For the present study, we defined two different HbA1c targets: ≤7.0 % and ≤7.5 % (≤53 and ≤58 mmol/mol); for both CVD strata and both regions [15]. BP at target was defined as <140/<80 and <130/<80 mmHg for European and US participants, respectively. LDL-cholesterol at target was defined as <100 mg/dL (<2.6 mmol/L) for European participants and <100 mg/dL (<2.6 mmol/L) (no prior CVD group) or <70 mg/dL (<1.8 mmol/L) (prior CVD group) for US participants.

Statistical analyses

All analyses were performed using SAS software (version 9.3). Continuous variables were reported as means with standard deviations, categorical variables as numbers and percentages. Because a patient’s history of CVD is likely to be related to the cardiovascular outcome of the LEADER trial, the analysis of differences between regions (US vs. Europe) was stratified by prior and no prior CVD. We used t-tests for continuous variables or Chi square test for class variables. Logistic regression analyses were then used to determine whether region (Europe/US) was an independent determinant of achieving target for HbA1c, BP, and LDL-cholesterol, respectively. These analyses were adjusted for several well-known possible confounding variables: age, sex, diabetes duration, race, pre-trial diabetes treatment, body mass index (BMI) category, and renal function (creatinine, ACR, and eGFR); these variables were included based on subject matter considerations and availability of data. See Tables 2, 3, 4 for details.
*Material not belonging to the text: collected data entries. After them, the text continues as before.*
File: config.mk
export PLATFORM = sky130hd
export DESIGN_NAME = ahb_master_mux
export DESIGN_NICKNAME = d
export VERILOG_FILES = /design/src/hdl/ahb_mux_pkg.sv /design/src/hdl/ahb_arbiter.sv /design/src/hdl/ahb_bus_mux.sv /design/src/hdl/ahb_input_stage.sv /design/src/hdl/ahb_master_mux.sv
export SDC_FILE = /design/constraint.sdc
export NUM_CORES = 1
export LEC_CHECK = 0
export ABC_AREA = 1
export BUFFER_PORTS_ARGS = -buffer_cell sky130_fd_sc_hd__buf_4
export CORE_AREA = 4 4 165 167
export CTS_BUF_LIST = sky130_fd_sc_hd__clkbuf_2 sky130_fd_sc_hd__clkbuf_4 sky130_fd_sc_hd__clkbuf_8
export DETAILED_ROUTE_END_ITERATION = 7
export DIE_AREA = 0 0 169 171
export GPL_ROUTABILITY_DRIVEN = 0
export PLACE_DENSITY = 0.58
export RECOVER_POWER = 100
export SYNTH_ARGS = -nofsm -noshare
export SYNTH_HDL_FRONTEND = slang
export SYNTH_SLANG_ARGS = --single-unit
File: constraint.sdc
create_clock -name HCLK -period 4.1 [get_ports HCLK]
set_clock_uncertainty 0.15 [all_clocks]
set_input_delay 0.41 -clock HCLK [delete_from_list [all_inputs] [get_ports HCLK]]
set_output_delay 0.41 -clock HCLK [all_outputs]
set_load 0.005 [all_outputs]
File: src/hdl/ahb_mux_pkg.sv
/* AHB master multiplexer shared definitions
   Bus geometry, transfer types and port select encodings */
package ahb_mux_pkg;

  // -------------------------------------------------------------------
  // Bus geometry
  // -------------------------------------------------------------------
  localparam int addr_w    = 32;
  localparam int size_w    = 3;
  localparam int num_ports = 3;

  // -------------------------------------------------------------------
  // Encodings
  // -------------------------------------------------------------------
  // HTRANS as defined by AHB
  typedef enum logic [1:0] {
    trans_idle   = 2'b00,
    trans_busy   = 2'b01,
    trans_nonseq = 2'b10,
    trans_seq    = 2'b11
  } htrans_t;

  // Owner of the current address phase
  typedef enum logic [1:0] {
    master_0    = 2'b00,
    master_1    = 2'b01,
    master_2    = 2'b10,
    master_none = 2'b11
  } hmaster_t;

  // Port select, bit i is port i
  // All zeros when no port owns the bus
  typedef logic [num_ports-1:0] grant_t;

endpackage
File: src/hdl/ahb_arbiter.sv
/* AHB master multiplexer arbiter
   Fixed priority for port 2, round robin for ports 0 and 1 */
`timescale 1ns/1ps

module ahb_arbiter (
  input  logic                              HCLK,
  input  logic                              HRESETn,
  input  logic [ahb_mux_pkg::num_ports-1:0] req,
  // Address phase as seen on the slave side
  input  logic                              mux_sel,
  input  logic [1:0]                        mux_trans,
  input  logic                              mux_lock,
  input  logic                              mux_ready,
  input  logic                              hreadyout_m,
  output ahb_mux_pkg::grant_t               addr_grant,
  output ahb_mux_pkg::grant_t               data_grant,
  output logic                              data_active
);

  logic                stall_now;
  logic                stall_reg;
  logic                lock_now;
  logic                lock_reg;
  logic                rr_reg;
  logic                next_rr;
  ahb_mux_pkg::grant_t last_grant;

  // -------------------------------------------------------------------
  // Grant retention
  // -------------------------------------------------------------------
  // Transfer announced while HREADY low, must stay on the bus
  assign stall_now = mux_sel & mux_trans[1] & ~mux_ready;
  // Locked address phase, sampled only when accepted
  assign lock_now  = mux_sel & mux_lock;

  always_ff @(posedge HCLK or negedge HRESETn)
  begin
    if (!HRESETn)
    begin
      stall_reg  <= 1'b0;
      last_grant <= '0;
    end
    else
    begin
      stall_reg  <= stall_now;
      last_grant <= addr_grant;
    end
  end

  always_ff @(posedge HCLK or negedge HRESETn)
  begin
    if (!HRESETn)
      lock_reg <= 1'b0;
    else if (mux_ready)
      lock_reg <= lock_now;
  end

  // -------------------------------------------------------------------
  // Round robin state between ports 0 and 1
  // -------------------------------------------------------------------
  // Set when port 1 wins, cleared when port 0 wins
  // Unchanged while port 2 or nobody owns the bus
  assign next_rr = addr_grant[1] | (rr_reg & ~addr_grant[0]);

  always_ff @(posedge HCLK or negedge HRESETn)
  begin
    if (!HRESETn)
      rr_reg <= 1'b0;
    else if (mux_ready)
      rr_reg <= next_rr;
  end

  // -------------------------------------------------------------------
  // Address phase grant
  // -------------------------------------------------------------------
  always_comb
  begin
    if (stall_reg | lock_reg)
      addr_grant = last_grant;
    else if (req[2])
      addr_grant = 3'b100;
    else if (req[1:0] == 2'b11)
      // Port not chosen last goes next
      addr_grant = {1'b0, ~rr_reg, rr_reg};
    else
      addr_grant = req;
  end

  // -------------------------------------------------------------------
  // Data phase tracking
  // -------------------------------------------------------------------
  always_ff @(posedge HCLK or negedge HRESETn)
  begin
    if (!HRESETn)
    begin
      data_grant  <= '0;
      data_active <= 1'b0;
    end
    else if (mux_ready)
    begin
      data_grant  <= addr_grant;
      data_active <= mux_sel & mux_trans[1];
    end
  end

  assert property (@(posedge HCLK) disable iff (!HRESETn)
    $onehot0(addr_grant) && $onehot0(data_grant));

  // Slave wait state always reaches the bus HREADY
  assert property (@(posedge HCLK) disable iff (!HRESETn)
    !hreadyout_m |-> !mux_ready);

endmodule

File: src/hdl/ahb_bus_mux.sv
/* AHB master multiplexer datapath
   Selects address, control and write data and drives HREADY to the slave */
`timescale 1ns/1ps

module ahb_bus_mux #(
  parameter int data_width = 32
) (
  input  ahb_mux_pkg::grant_t             addr_grant,
  input  ahb_mux_pkg::grant_t             data_grant,
  input  logic                            data_active,
  // Port 0
  input  logic                            ips_sel_s0,
  input  logic [ahb_mux_pkg::addr_w-1:0]  ips_addr_s0,
  input  ahb_mux_pkg::htrans_t            ips_trans_s0,
  input  logic [ahb_mux_pkg::size_w-1:0]  ips_size_s0,
  input  logic                            ips_write_s0,
  input  logic                            ips_lock_s0,
  input  logic                            ips_ready_s0,
  input  logic [data_width-1:0]           hwdata_s0,
  // Port 1
  input  logic                            ips_sel_s1,
  input  logic [ahb_mux_pkg::addr_w-1:0]  ips_addr_s1,
  input  ahb_mux_pkg::htrans_t            ips_trans_s1,
  input  logic [ahb_mux_pkg::size_w-1:0]  ips_size_s1,
  input  logic                            ips_write_s1,
  input  logic                            ips_lock_s1,
  input  logic                            ips_ready_s1,
  input  logic [data_width-1:0]           hwdata_s1,
  // Port 2
  input  logic                            ips_sel_s2,
  input  logic [ahb_mux_pkg::addr_w-1:0]  ips_addr_s2,
  input  ahb_mux_pkg::htrans_t            ips_trans_s2,
  input  logic [ahb_mux_pkg::size_w-1:0]  ips_size_s2,
  input  logic                            ips_write_s2,
  input  logic                            ips_lock_s2,
  input  logic                            ips_ready_s2,
  input  logic [data_width-1:0]           hwdata_s2,
  input  logic                            hreadyout_m,
  // Slave side
  output logic                            hsel_m,
  output logic [ahb_mux_pkg::addr_w-1:0]  haddr_m,
  output ahb_mux_pkg::htrans_t            htrans_m,
  output logic [ahb_mux_pkg::size_w-1:0]  hsize_m,
  output logic                            hwrite_m,
  output logic                            hmastlock_m,
  output logic                            hready_m,
  output logic [data_width-1:0]           hwdata_m,
  output ahb_mux_pkg::hmaster_t           hmaster
);

  logic sel_ready;

  // -------------------------------------------------------------------
  // Address phase select
  // -------------------------------------------------------------------
  always_comb
  begin
    hsel_m      = 1'b0;
    haddr_m     = '0;
    htrans_m    = ahb_mux_pkg::trans_idle;
    hsize_m     = '0;
    hwrite_m    = 1'b0;
    hmastlock_m = 1'b0;
    // Nothing granted, bus is free to move
    sel_ready   = 1'b1;
    hmaster     = ahb_mux_pkg::master_none;
    case (addr_grant)
      3'b001:
      begin
        hsel_m      = ips_sel_s0;
        haddr_m     = ips_addr_s0;
        htrans_m    = ips_trans_s0;
        hsize_m     = ips_size_s0;
        hwrite_m    = ips_write_s0;
        hmastlock_m = ips_lock_s0;
        sel_ready   = ips_ready_s0;
        hmaster     = ahb_mux_pkg::master_0;
      end
      3'b010:
      begin
        hsel_m      = ips_sel_s1;
        haddr_m     = ips_addr_s1;
        htrans_m    = ips_trans_s1;
        hsize_m     = ips_size_s1;
        hwrite_m    = ips_write_s1;
        hmastlock_m = ips_lock_s1;
        sel_ready   = ips_ready_s1;
        hmaster     = ahb_mux_pkg::master_1;
      end
      3'b100:
      begin
        hsel_m      = ips_sel_s2;
        haddr_m     = ips_addr_s2;
        htrans_m    = ips_trans_s2;
        hsize_m     = ips_size_s2;
        hwrite_m    = ips_write_s2;
        hmastlock_m = ips_lock_s2;
        sel_ready   = ips_ready_s2;
        hmaster     = ahb_mux_pkg::master_2;
      end
      default:
      begin
        hsel_m = 1'b0;
      end
    endcase
  end

  // Slave owns HREADY during a real data phase
  assign hready_m = data_active ? hreadyout_m : sel_ready;

  // -------------------------------------------------------------------
  // Write data follows the data phase owner
  // -------------------------------------------------------------------
  always_comb
  begin
    case (data_grant)
      3'b001:  hwdata_m = hwdata_s0;
      3'b010:  hwdata_m = hwdata_s1;
      3'b100:  hwdata_m = hwdata_s2;
      default: hwdata_m = '0;
    endcase
  end

endmodule

File: src/hdl/ahb_input_stage.sv
/* AHB master port input stage
   Holds an address phase that cannot be forwarded and returns wait states */
`timescale 1ns/1ps

module ahb_input_stage #(
  parameter int data_width = 32
) (
  input  logic                            HCLK,
  input  logic                            HRESETn,
  // Master side address phase
  input  logic                            hsel,
  input  logic [ahb_mux_pkg::addr_w-1:0]  haddr,
  input  ahb_mux_pkg::htrans_t            htrans,
  input  logic [ahb_mux_pkg::size_w-1:0]  hsize,
  input  logic                            hwrite,
  input  logic                            hready,
  input  logic                            hmastlock,
  // Grants for this port
  input  logic                            addr_grant_bit,
  input  logic                            data_grant_bit,
  // Slave response
  input  logic                            hreadyout_m,
  input  logic                            hresp_m,
  // Effective address phase towards the mux
  output logic                            req,
  output logic                            ips_sel,
  output logic [ahb_mux_pkg::addr_w-1:0]  ips_addr,
  output ahb_mux_pkg::htrans_t            ips_trans,
  output logic [ahb_mux_pkg::size_w-1:0]  ips_size,
  output logic                            ips_write,
  output logic                            ips_lock,
  output logic                            ips_ready,
  // Response back to the master
  output logic                            hreadyout,
  output logic                            hresp
);

  logic                           trans_valid;
  logic                           input_hold;
  logic                           hold_active;
  logic                           forwarded;
  logic [ahb_mux_pkg::addr_w-1:0] addr_reg;
  ahb_mux_pkg::htrans_t           trans_reg;
  logic [ahb_mux_pkg::size_w-1:0] size_reg;
  logic                           write_reg;
  logic                           lock_reg;

  // -------------------------------------------------------------------
  // Request detect and hold control
  // -------------------------------------------------------------------
  // NONSEQ or SEQ accepted from the master
  assign trans_valid = hsel & htrans[1] & hready;
  // Address phase goes out on the slave side this cycle
  assign forwarded   = addr_grant_bit & hreadyout_m;
  assign input_hold  = trans_valid & ~forwarded;
  assign req         = trans_valid | hold_active;

  always_ff @(posedge HCLK or negedge HRESETn)
  begin
    if (!HRESETn)
      hold_active <= 1'b0;
    else
      hold_active <= input_hold | (hold_active & ~forwarded);
  end

  // Capture the address phase that lost arbitration
  always_ff @(posedge HCLK)
  begin
    if (input_hold)
    begin
      addr_reg  <= haddr;
      trans_reg <= htrans;
      size_reg  <= hsize;
      write_reg <= hwrite;
      lock_reg  <= hmastlock;
    end
  end

  // Buffered values replace the live bus while holding
  assign ips_sel   = hold_active | hsel;
  assign ips_addr  = hold_active ? addr_reg  : haddr;
  assign ips_trans = hold_active ? trans_reg : htrans;
  assign ips_size  = hold_active ? size_reg  : hsize;
  assign ips_write = hold_active ? write_reg : hwrite;
  assign ips_lock  = hold_active ? lock_reg  : hmastlock;
  assign ips_ready = hold_active | hready;

  // -------------------------------------------------------------------
  // Response return
  // -------------------------------------------------------------------
  // Wait while holding, slave ready only when this port owns the data phase
  assign hreadyout = ~hold_active & (data_grant_bit ? hreadyout_m : 1'b1);
  assign hresp     = data_grant_bit ? hresp_m : 1'b0;

  // Buffer only ever fills from a real request
  assert property (@(posedge HCLK) disable iff (!HRESETn)
    $rose(hold_active) |-> $past(trans_valid));

  // A transfer never asks for more than the data bus carries
  assert property (@(posedge HCLK) disable iff (!HRESETn)
    trans_valid |-> ((32'd8 << hsize) <= data_width));

endmodule

File: src/hdl/ahb_master_mux.sv
/* Three port AHB master multiplexer
   Lets three masters share one slave port with priority arbitration */
`timescale 1ns/1ps

module ahb_master_mux #(
  parameter int data_width = 32
) (
  input  logic                            HCLK,
  input  logic                            HRESETn,
  // Master port 0
  input  logic                            hsel_s0,
  input  logic [ahb_mux_pkg::addr_w-1:0]  haddr_s0,
  input  ahb_mux_pkg::htrans_t            htrans_s0,
  input  logic [ahb_mux_pkg::size_w-1:0]  hsize_s0,
  input  logic                            hwrite_s0,
  input  logic                            hready_s0,
  input  logic                            hmastlock_s0,
  input  logic [data_width-1:0]           hwdata_s0,
  output logic                            hreadyout_s0,
  output logic                            hresp_s0,
  output logic [data_width-1:0]           hrdata_s0,
  // Master port 1
  input  logic                            hsel_s1,
  input  logic [ahb_mux_pkg::addr_w-1:0]  haddr_s1,
  input  ahb_mux_pkg::htrans_t            htrans_s1,
  input  logic [ahb_mux_pkg::size_w-1:0]  hsize_s1,
  input  logic                            hwrite_s1,
  input  logic                            hready_s1,
  input  logic                            hmastlock_s1,
  input  logic [data_width-1:0]           hwdata_s1,
  output logic                            hreadyout_s1,
  output logic                            hresp_s1,
  output logic [data_width-1:0]           hrdata_s1,
  // Master port 2, highest priority
  input  logic                            hsel_s2,
  input  logic [ahb_mux_pkg::addr_w-1:0]  haddr_s2,
  input  ahb_mux_pkg::htrans_t            htrans_s2,
  input  logic [ahb_mux_pkg::size_w-1:0]  hsize_s2,
  input  logic                            hwrite_s2,
  input  logic                            hready_s2,
  input  logic                            hmastlock_s2,
  input  logic [data_width-1:0]           hwdata_s2,
  output logic                            hreadyout_s2,
  output logic                            hresp_s2,
  output logic [data_width-1:0]           hrdata_s2,
  // Slave port
  output logic                            hsel_m,
  output logic [ahb_mux_pkg::addr_w-1:0]  haddr_m,
  output ahb_mux_pkg::htrans_t            htrans_m,
  output logic [ahb_mux_pkg::size_w-1:0]  hsize_m,
  output logic                            hwrite_m,
  output logic                            hready_m,
  output logic                            hmastlock_m,
  output logic [data_width-1:0]           hwdata_m,
  output ahb_mux_pkg::hmaster_t           hmaster,
  input  logic                            hreadyout_m,
  input  logic                            hresp_m,
  input  logic [data_width-1:0]           hrdata_m
);

  logic [ahb_mux_pkg::num_ports-1:0] req;
  ahb_mux_pkg::grant_t               addr_grant;
  ahb_mux_pkg::grant_t               data_grant;
  logic                              data_active;
  logic                              ips_sel_s0, ips_sel_s1, ips_sel_s2;
  logic [ahb_mux_pkg::addr_w-1:0]    ips_addr_s0, ips_addr_s1, ips_addr_s2;
  ahb_mux_pkg::htrans_t              ips_trans_s0, ips_trans_s1, ips_trans_s2;
  logic [ahb_mux_pkg::size_w-1:0]    ips_size_s0, ips_size_s1, ips_size_s2;
  logic                              ips_write_s0, ips_write_s1, ips_write_s2;
  logic                              ips_lock_s0, ips_lock_s1, ips_lock_s2;
  logic                              ips_ready_s0, ips_ready_s1, ips_ready_s2;

  // -------------------------------------------------------------------
  // Input stages, one per master
  // -------------------------------------------------------------------
  ahb_input_stage #(.data_width(data_width)) u_stage0 (
    .HCLK(HCLK), .HRESETn(HRESETn),
    .hsel(hsel_s0), .haddr(haddr_s0), .htrans(htrans_s0), .hsize(hsize_s0),
    .hwrite(hwrite_s0), .hready(hready_s0), .hmastlock(hmastlock_s0),
    .addr_grant_bit(addr_grant[0]), .data_grant_bit(data_grant[0]),
    .hreadyout_m(hreadyout_m), .hresp_m(hresp_m), .req(req[0]),
    .ips_sel(ips_sel_s0), .ips_addr(ips_addr_s0), .ips_trans(ips_trans_s0),
    .ips_size(ips_size_s0), .ips_write(ips_write_s0), .ips_lock(ips_lock_s0),
    .ips_ready(ips_ready_s0), .hreadyout(hreadyout_s0), .hresp(hresp_s0)
  );

  ahb_input_stage #(.data_width(data_width)) u_stage1 (
    .HCLK(HCLK), .HRESETn(HRESETn),
    .hsel(hsel_s1), .haddr(haddr_s1), .htrans(htrans_s1), .hsize(hsize_s1),
    .hwrite(hwrite_s1), .hready(hready_s1), .hmastlock(hmastlock_s1),
    .addr_grant_bit(addr_grant[1]), .data_grant_bit(data_grant[1]),
    .hreadyout_m(hreadyout_m), .hresp_m(hresp_m), .req(req[1]),
    .ips_sel(ips_sel_s1), .ips_addr(ips_addr_s1), .ips_trans(ips_trans_s1),
    .ips_size(ips_size_s1), .ips_write(ips_write_s1), .ips_lock(ips_lock_s1),
    .ips_ready(ips_ready_s1), .hreadyout(hreadyout_s1), .hresp(hresp_s1)
  );

  ahb_input_stage #(.data_width(data_width)) u_stage2 (
    .HCLK(HCLK), .HRESETn(HRESETn),
    .hsel(hsel_s2), .haddr(haddr_s2), .htrans(htrans_s2), .hsize(hsize_s2),
    .hwrite(hwrite_s2), .hready(hready_s2), .hmastlock(hmastlock_s2),
    .addr_grant_bit(addr_grant[2]), .data_grant_bit(data_grant[2]),
    .hreadyout_m(hreadyout_m), .hresp_m(hresp_m), .req(req[2]),
    .ips_sel(ips_sel_s2), .ips_addr(ips_addr_s2), .ips_trans(ips_trans_s2),
    .ips_size(ips_size_s2), .ips_write(ips_write_s2), .ips_lock(ips_lock_s2),
    .ips_ready(ips_ready_s2), .hreadyout(hreadyout_s2), .hresp(hresp_s2)
  );

  // -------------------------------------------------------------------
  // Arbitration and slave side multiplexing
  // -------------------------------------------------------------------
  ahb_arbiter u_arbiter (
    .HCLK(HCLK), .HRESETn(HRESETn), .req(req),
    .mux_sel(hsel_m), .mux_trans(htrans_m), .mux_lock(hmastlock_m),
    .mux_ready(hready_m), .hreadyout_m(hreadyout_m),
    .addr_grant(addr_grant), .data_grant(data_grant), .data_active(data_active)
  );

  ahb_bus_mux #(.data_width(data_width)) u_bus_mux (
    .addr_grant(addr_grant), .data_grant(data_grant), .data_active(data_active),
    .ips_sel_s0(ips_sel_s0), .ips_addr_s0(ips_addr_s0), .ips_trans_s0(ips_trans_s0),
    .ips_size_s0(ips_size_s0), .ips_write_s0(ips_write_s0), .ips_lock_s0(ips_lock_s0),
    .ips_ready_s0(ips_ready_s0), .hwdata_s0(hwdata_s0),
    .ips_sel_s1(ips_sel_s1), .ips_addr_s1(ips_addr_s1), .ips_trans_s1(ips_trans_s1),
    .ips_size_s1(ips_size_s1), .ips_write_s1(ips_write_s1), .ips_lock_s1(ips_lock_s1),
    .ips_ready_s1(ips_ready_s1), .hwdata_s1(hwdata_s1),
    .ips_sel_s2(ips_sel_s2), .ips_addr_s2(ips_addr_s2), .ips_trans_s2(ips_trans_s2),
    .ips_size_s2(ips_size_s2), .ips_write_s2(ips_write_s2), .ips_lock_s2(ips_lock_s2),
    .ips_ready_s2(ips_ready_s2), .hwdata_s2(hwdata_s2), .hreadyout_m(hreadyout_m),
    .hsel_m(hsel_m), .haddr_m(haddr_m), .htrans_m(htrans_m), .hsize_m(hsize_m),
    .hwrite_m(hwrite_m), .hmastlock_m(hmastlock_m), .hready_m(hready_m),
    .hwdata_m(hwdata_m), .hmaster(hmaster)
  );

  // Read data goes to every master, response qualifies it
  assign hrdata_s0 = hrdata_m;
  assign hrdata_s1 = hrdata_m;
  assign hrdata_s2 = hrdata_m;

endmodule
P values ≤0.01 were considered statistically significant.

Results

Baseline differences between Europe and US patients: whole cohort

Irrespective of CVD history, US and European participants differed on several important CVD risk factors and other diabetes complications (Table 1). US participants were more often of non-White origin, had longer T2D duration, had higher body weight, and were more often in the highest BMI categories compared with European participants. Furthermore, US participants had a 0.5 % higher HbA1c and a different distribution of blood glucose-lowering treatments than European participants. Significantly fewer US participants were at HbA1c target ≤7.5 % (≤58 mmol/mol). However, US participants had substantially lower SBP and DBP, and marginally lower LDL-cholesterol level than European participants. Significantly more European than US participants were diagnosed with left ventricular dysfunction.

Baseline differences between Europe and US patients: group without prior CVD

In the group without prior CVD, US participants were more frequently at BP target (with different target levels in both regions) and more frequently at LDL target (with comparable targets in both regions, but with significantly more US participants on lipid-modifying medications) than participants from Europe. In addition, more US than European participants without prior CVD had micro- or macro-albuminuria, but the percentages of these patients with decreased kidney function did not differ between regions (Table 1).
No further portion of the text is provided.